Now imagine having a routine carved into your muscle memory for months, only to be told to unlearn it and relearn something new within minutes. That is the life of a background dancer. While the lead gets multiple takes, multiple chances, multiple rehearsals in front of the camera, we have to get it right almost instantly. We cannot afford too many retakes because the clock is ticking, the location is on rent, the shoot must wrap on time, and no one wants to delay the lead’s schedule.
But, here is the part people tend to forget, background dancers are the ones who bring life to a music video. The lead maybe the face but us artists are dancers set the soul to the video. Above that, casting has evolved so much that audiences often watch a music video because a known background dancer has been featured in it. Many dancers have built fanbases, online communities, and identities that pull viewers in, sometimes more than the lead.

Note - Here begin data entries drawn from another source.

==> src/rtl/id_ex_operand_stage.sv <==
// ID/EX operand stage feeding the RV32 ALU.
// Resolves rs1/rs2 forwarding, selects ALU operand sources and registers
// A/B/ALU control behind a valid/ready handshake with a 2-entry skid buffer.
// Optional feature macro: ID_EX_FORWARD_EN. When it is defined, the EX/MEM and
// MEM/WB bypass buses are used. When it is undefined, the fwd_* inputs are
// ignored and the hazard unit is expected to stall decode instead.
module id_ex_operand_stage #(
  parameter int XLEN = 32,
  parameter int REGW = 5
) (
  input  logic            clk,
  input  logic            reset,
  input  logic            flush,
  input  logic            in_valid,
  output logic            in_ready,
  input  logic [REGW-1:0] in_rs1,
  input  logic [REGW-1:0] in_rs2,
  input  logic [XLEN-1:0] in_rs1_data,
  input  logic [XLEN-1:0] in_rs2_data,
  input  logic [XLEN-1:0] in_pc,
  input  logic [XLEN-1:0] in_imm,
  input  logic            in_src_a,
  input  logic            in_src_b,
  input  logic [3:0]      in_alu_ctrl,
  input  logic [REGW-1:0] in_rd,
  input  logic            in_reg_write,
  input  logic            fwd_mem_we,
  input  logic [REGW-1:0] fwd_mem_rd,
  input  logic [XLEN-1:0] fwd_mem_data,
  input  logic            fwd_wb_we,
  input  logic [REGW-1:0] fwd_wb_rd,
  input  logic [XLEN-1:0] fwd_wb_data,
  output logic            out_valid,
  input  logic            out_ready,
  output logic [XLEN-1:0] out_a,
  output logic [XLEN-1:0] out_b,
  output logic [3:0]      out_alu_ctrl,
  output logic [XLEN-1:0] out_store_data,
  output logic [REGW-1:0] out_rd,
  output logic            out_reg_write
);

  typedef struct packed {
    logic [XLEN-1:0] a;
    logic [XLEN-1:0] b;
    logic [XLEN-1:0] store_data;
    logic [3:0]      alu_ctrl;
    logic [REGW-1:0] rd;
    logic            reg_write;
  } payload_t;

  typedef enum logic [1:0] {EMPTY, HALF, FULL} state_t;

  state_t          state;
  payload_t        main_q, skid_q, pay;
  logic [XLEN-1:0] rs1_val, rs2_val;
  logic            in_fire, out_fire;

`ifdef ID_EX_FORWARD_EN
  // Bypass mux: EX/MEM result is younger than MEM/WB, so it wins.
  function automatic logic [XLEN-1:0] fwd_sel(
    input logic [REGW-1:0] idx,
    input logic [XLEN-1:0] rf,
    input logic            mem_we,
    input logic [REGW-1:0] mem_rd,
    input logic [XLEN-1:0] mem_data,
    input logic            wb_we,
    input logic [REGW-1:0] wb_rd,
    input logic [XLEN-1:0] wb_data
  );
    if (idx == '0)                      return '0;
    else if (mem_we && (mem_rd == idx)) return mem_data;
    else if (wb_we && (wb_rd == idx))   return wb_data;
    else                                return rf;
  endfunction

  assign rs1_val = fwd_sel(in_rs1, in_rs1_data, fwd_mem_we, fwd_mem_rd, fwd_mem_data,
                           fwd_wb_we, fwd_wb_rd, fwd_wb_data);
  assign rs2_val = fwd_sel(in_rs2, in_rs2_data, fwd_mem_we, fwd_mem_rd, fwd_mem_data,
                           fwd_wb_we, fwd_wb_rd, fwd_wb_data);
`else
  // No bypass: register-file data only, x0 still reads as zero.
  logic unused_fwd;
  assign unused_fwd = ^{fwd_mem_we, fwd_mem_rd, fwd_mem_data,
                        fwd_wb_we, fwd_wb_rd, fwd_wb_data};
  assign rs1_val = (in_rs1 == '0) ? '0 : in_rs1_data;
  assign rs2_val = (in_rs2 == '0) ? '0 : in_rs2_data;
`endif

  // Assemble the payload captured at acceptance.
  always_comb begin
    pay            = '0;
    pay.a          = in_src_a ? in_pc  : rs1_val;
    pay.b          = in_src_b ? in_imm : rs2_val;
    pay.store_data = rs2_val;
    pay.alu_ctrl   = in_alu_ctrl;
    pay.rd         = in_rd;
    pay.reg_write  = in_reg_write;
  end

  // Ready depends on state only, so out_ready never reaches in_ready.
  assign in_ready  = (state != FULL) & ~reset;
  assign out_valid = (state != EMPTY);
  assign in_fire   = in_valid & in_ready;
  assign out_fire  = out_valid & out_ready;

  assign out_a          = main_q.a;
  assign out_b          = main_q.b;
  assign out_store_data = main_q.store_data;
  assign out_alu_ctrl   = main_q.alu_ctrl;
  assign out_rd         = main_q.rd;
  assign out_reg_write  = main_q.reg_write;

  // Occupancy FSM: main register drives the ALU, skid absorbs one extra item
  // accepted in the cycle the consumer stalls.
  always_ff @(posedge clk) begin
    if (reset) begin
      state  <= EMPTY;
      main_q <= '0;
      skid_q <= '0;
    end else if (flush) begin
      state <= EMPTY;
    end else begin
      unique case (state)
        EMPTY: begin
          if (in_fire) begin
            main_q <= pay;
            state  <= HALF;
          end
        end
        HALF: begin
          if (in_fire && !out_fire) begin
            skid_q <= pay;
            state  <= FULL;
          end else if (in_fire && out_fire) begin
            main_q <= pay;
          end else if (out_fire) begin
            state <= EMPTY;
          end
        end
        FULL: begin
          if (out_fire) begin
            main_q <= skid_q;
            state  <= HALF;
          end
        end
        default: state <= EMPTY;
      endcase
    end
  end

endmodule

==> config.mk <==
export PLATFORM = sky130hd
export DESIGN_NAME = id_ex_operand_stage
export DESIGN_NICKNAME = d
export VERILOG_FILES = /design/src/rtl/id_ex_operand_stage.sv
export SDC_FILE = /design/constraint.sdc
export NUM_CORES = 1
export LEC_CHECK = 0
export ABC_AREA = 1
export BUFFER_PORTS_ARGS = -buffer_cell sky130_fd_sc_hd__buf_4
export CAP_MARGIN = 20
export CORE_ASPECT_RATIO = 0.7
export CORE_MARGIN = 5
export CORE_UTILIZATION = 47
export DETAILED_ROUTE_END_ITERATION = 6
export GPL_TIMING_DRIVEN = 0
export PLACE_DENSITY = 0.77
export SYNTH_ARGS = -nofsm -noshare
export SYNTH_HDL_FRONTEND = slang
export SYNTH_SLANG_ARGS = --single-unit
==> constraint.sdc <==
create_clock -name clk -period 1.3 [get_ports clk]
set_input_delay 0.195 -clock clk [delete_from_list [all_inputs] [get_ports clk]]
set_output_delay 0.195 -clock clk [all_outputs]
set_load 0.1 [all_outputs]
Word level (Yosys, flattened, before mapping)
Cells that the tools add are included.
{"block": "totals", "output_inout_bits": 108, "inputBits": 231, "word_cells": 54, "regBits": 214}
{"block": "classes", "n_bitwise": 5, "reduce_logical": 12, "eq_ne": 9, "n_mux": 15}
{"cell": "106-bit two-way mux", "n": 4}
{"cell": "106-bit one-hot mux with 3 select lines", "n": 1}
{"cell": "32-bit two-way mux", "n": 4}
{"cell": "5-bit zero test", "n": 2}
{"cell": "2-bit two-way mux", "n": 5}
{"cell": "2-bit inequality test (second input constant)", "n": 5}
{"cell": "3-bit inequality test (second input constant)", "n": 2}
{"cell": "2-bit one-hot mux with 3 select lines", "n": 1}
{"cell": "6-bit AND reduction", "n": 1}
{"cell": "4-bit AND reduction", "n": 1}
{"cell": "1-bit AND", "n": 3}
{"cell": "3-bit AND reduction", "n": 1}
{"cell": "3-bit nonzero test", "n": 1}
{"cell": "2-bit by 1-bit equality test with 1-bit output (second input constant)", "n": 1}
{"cell": "2-bit equality test (second input constant)", "n": 1}
{"cell": "1-bit logical AND", "n": 2}
{"cell": "2-bit zero test", "n": 1}
{"cell": "1-bit inverter", "n": 2}
{"cell": "2-bit nonzero test", "n": 1}
{"cell": "2-bit OR reduction", "n": 1}
{"cell": "1-bit zero test", "n": 1}

Depth between registers and ports, before layout
{"block": "logic_depth", "depth_word": 7, "depth_mapped": 11, "ltp_nobuf": 9}

Worst setup path after synthesis
Ideal clock, no wire load.
{"block": "synth_path", "path_kind": "register to output", "startpoint": "reg state[0]", "endpoint": "out in_ready", "t_arrival_ns": 2.169, "stages_incl_launch_ff": 7, "required_time_ns": 1.105, "setup_slack_ns": -1.064, "path_buffers": 2, "path_cell_list": "dfxtp_1 > inv_2 > nand2_2 > inv_1 > buf_2 > clkbuf_1 > nor2_1"}
{"block": "synth_via", "elab_chain_cells": 2}
{"item": "start, declared", "line": "54", "text": "state_t state;"}
{"item": "start signal, assigned", "line": "118", "text": "state <= EMPTY;"}
{"item": "start signal, assigned", "line": "122", "text": "state <= EMPTY;"}
{"item": "start signal, assigned", "line": "128", "text": "state <= HALF;"}
{"item": "2-bit inequality test", "line": "102", "text": "assign in_ready = (state != FULL) & ~reset;"}
{"item": "1-bit AND", "line": "102"}
{"item": "end, declared", "line": "15", "text": "output logic in_ready,"}
Every way passes these cells.

Final worst setup path
{"block": "layout_path", "startpoint": "reg state[0]", "endpoint": "reg skid_q[103] in the netlist's numbering"}
{"block": "layout_via", "elab_chain_cells": 5, "word_cells_on_any_way": 9, "classes_between": "eq/ne: 2; bitwise: 3; reduce/logical: 4"}
{"item": "2-bit inequality test / 2-bit nonzero test (equally long branches)", "line": "102, 103"}
{"item": "1-bit AND, on equally long branches", "line": "102, 105"}
{"item": "1-bit AND / 1-bit zero test (equally long branches)", "line": "104, 132"}
{"item": "1-bit logical AND", "line": "132", "text": "if (in_fire && !out_fire) begin"}
{"item": "3-bit AND reduction (no line) *"}
{"item": "end signal, assigned", "line": "133", "text": "skid_q <= pay;"}
{"item": "end, declared", "line": "55", "text": "payload_t main_q, skid_q, pay;"}
Every way passes the cells marked *; elsewhere a longest branch is shown, timed or not.
A chain may end at the register's enable or synchronous reset.

==> results.json <==
{
  "pwr-share-seq": 0.390,
  "violations": "DRC, setup timing",
  "wirelength_um": 53890,
  "die_h_um": 137.2,
  "initial_core_util": 0.4781,
  "synth_edf_count": 0,
  "finalPower_mw": 17.89,
  "r2r_cells": 11,
  "fp-row-count": 46,
  "via_per_inst": 5.871,
  "detail_route.wl_per_cell_um": 21.44,
  "grt_antenna_before_repair": 3,
  "clock_path_buffers": 3,
  "io_pins": 339,
  "fin_nets": 2420,
  "cts_max_level": 1,
  "synthCells": 1813,
  "root_buffer": "clkbuf_16",
  "ant_nets": 0,
  "die-area_mm2": 0.02632,
  "ys_seq_area_frac": 0.3942,
  "startpoint_type": "register",
  "yosys_warnings": 0,
  "p_clk_frac": 0.349,
  "whs_path_depth": 3,
  "io_buffers": 259,
  "dpl_cell_area_mm2": 0.01340,
  "synth-seq-cells": 214,
  "rsz0062_at_grt": "yes",
  "power.switching_mw": 6.038,
  "end_kind": "register",
  "hp-class": "in -> reg",
  "syn_to_final_growth_pct": 74.21,
  "path_class": "reg -> reg",
  "finalClockSkew_ns": 0.01924,
  "dp_slack_ns": -0.6608,
  "swShare": 0.3376,
  "grt_pass1_wl_um": 64720,
  "die_x_um": 191.8,
  "cts_tree": "built",
  "p_leak_nw": 8.554,
  "post-route-min-period_ns": 1.860,
  "mappedNetlistArea_mm2": 0.01087,
  "p_per_area_mw_per_mm2": 944.5,
  "final.setup.worst_slack_ns": -0.5600,
  "setup_viol": 238,
  "hold_viol": 0,
  "final_area_mm2": 0.01894,
  "worstPathMaxFanout": 8,
  "slew-limit-headroom": 0.4100,
  "track_usage": 0.3099,
  "irDropWorstVdd_uv": 945.0,
  "synth_ff_type": "dfxtp_1",
  "cts_buffers": 23,
  "crit_required_ns": 1.69,
  "status": "complete, but fails checks",
  "drive_above_1_share": 0.3750,
  "final_cells": 2514,
  "combPwrFrac": 0.261,
  "gp_congestion": 0.9286,
  "gr-total-overflow": 0,
  "clk_latency_ns": 0.53,
  "synthTopCellsByCount": "nand2_1 (631), nor2_1 (294), dfxtp_1 (214)",
  "intPower_mw": 11.85,
  "drt_pass1_iterations": 7,
  "synth.most_common_cell": "nand2_1",
  "slew_violations": 0,
  "tightest_slew_ns": 0.8850,
  "core_area_mm2": 0.02273,
  "synthTopCellsByArea": "dfxtp_1 (39%), nand2_1 (22%), nor2_1 (10%), a21oi_1 (7.0%), inv_1 (6.8%)",
  "hpwl_um": 28390,
  "synth_top_cell_by_area": "dfxtp_1",
  "fin_crit_sh": 1.431,
  "clkSinkCount": 214,
  "synth_top_area_frac": 0.3942,
  "drv_cap": 0,
  "drt_iter0_markers": 2037,
  "vias": 14760,
  "arrival_ns": 2.25,
  "place_inst": 2384,
  "synth_cell_types": 19,
  "grt_max_degree": 13,
  "clk_pin_slew_ns": 0.07,
  "async_flop_share": 0,
  "route.detailed.drc": 13,
  "first_global_vias": 12210,
  "synthesis.nets": 2044,
  "max_clock_freq_mhz": 537.6,
  "avgSynthCellArea_um2": 5.995
}
[layout make-up]
type	count	area, µm²
Antenna cell	2	5.005
Buffer	126	1126
Clock buffer	33	643.1
Clock inverter	3	18.77
Fill cell	1223	3799
Inverter	201	767.0
Multi-Input combinational cell	1266	6965
Sequential cell	214	4362
Tap cell	312	390.4
Timing Repair Buffer	357	4658
[registers in the layout, summed over array words and instances (netlist names)]
name / cells
out_reg_write: 1
out_a: 32
out_store_data: 32
out_alu_ctrl: 4
out_b: 32
state: 2
skid_q: 106
out_rd: 5
[metrics by stage]
stage	TNS [ns]	hold slack (ns)	utilization
after global placement	-82.71	0.4459	0.5893
after detailed placement	-91.97	0.4515	0.5893
after CTS	-74.93	0.0001488	0.7134
after floorplan	-6.963	0.3591	-
after global routing	-96.60	0.01701	0.8329
final	-88.47	0.007559	0.8329
[layer usage]
| metal | vias up | wire [µm] | global-route usage |
|---|---|---|---|
| met1 | 6817 | 19750 | 0.4454 |
| met2 | 1248 | 23370 | 0.4765 |
| met3 | 378 | 6854 | 0.05750 |
| met5 | - | 12 | 0 |
| met4 | 2 | 3900 | 0.09171 |
| li1 | 6314 | - | - |
[repair_timing]
item / 4_1_cts / 5_1_grt
setup endpoints to repair: 321 / 312
hold buffers: 26 / 0
gates resized for setup: 299 / 688
buffers inserted: 28 / 15
gates cloned: 23 / 10
pin swaps: 40 / 92
endpoints found under the hold margin: 26 / 0
[placed cells by master, fill, tap and decap left out, drive strengths merged]
cell,n
buf,370
dlygate4sd3,26
dfxtp,214
bufbuf,4
nor3,33
inv,202
nand2,634
nand4,42
a21oi,151
o21ai,48
nor2,295
diode,2
clkbuf,116
clkinv,2
nand3,63
[worst max-delay path, cell delays in order, from the launching register on]
cell       delay [ns]
dfxtp_4          0.36
inv_4            0.05
nand2_8          0.08
buf_6            0.11
nand3_4          0.09
nor2_4           0.16
buf_6            0.15
nand2_8          0.10
buf_12           0.20
clkbuf_16        0.16
o21ai_1          0.17
nor2_1           0.10
[power by group through the flow]
| stage | Clock, mW | Sequential (mW) | Combinational [mW] |
|---|---|---|---|
| after floorplan | 0 | 8.23 | 1.08 |
| after global placement | 0 | 6.99 | 3.34 |
| after detailed placement | 0 | 7.00 | 3.38 |
| after CTS | 6.10 | 6.87 | 3.82 |
| after global routing | 6.42 | 6.99 | 4.85 |
| final | 6.25 | 6.97 | 4.67 |
[logic make-up (layout without fill, tap and decap cells)]
family                 Yosys count  after routing  share of synthesized area
buffers and inverters          333            720                     0.1220
AO/OA/AOI/OAI                  199            199                    0.09163
AND/OR/NAND/NOR               1067           1067                     0.3922
other                            0              2                          0
flip-flops                     214            214                     0.3942
[path summary, 6_finish.rpt]
check / startpoint / endpoint / slack (ns)
setup / recovery: state[0] / skid_q[103] / -0.56
setup reg to reg: state[0] / skid_q[103] / -0.56
hold / removal: in_rs2_data[28] / skid_q[38] / 0.008
hold reg to reg: skid_q[19] / skid_q[19] / 0.47
No activity file was read; power rests on OpenSTA's default activity.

Even after putting in the hard work, all we get to hear is sympathy. Not admiration, not recognition, but just sympathy. As if being a background dancer is some sort of failure. People think they are being supportive when they say, “You should’ve been the lead,” but what they don’t realise is that this sentence carries a hidden insult. It assumes that background dancing is a step below, something you do until you become “good enough” for the lead role. It ignores the fact that background dancing is its own skill and its own kind of excellence.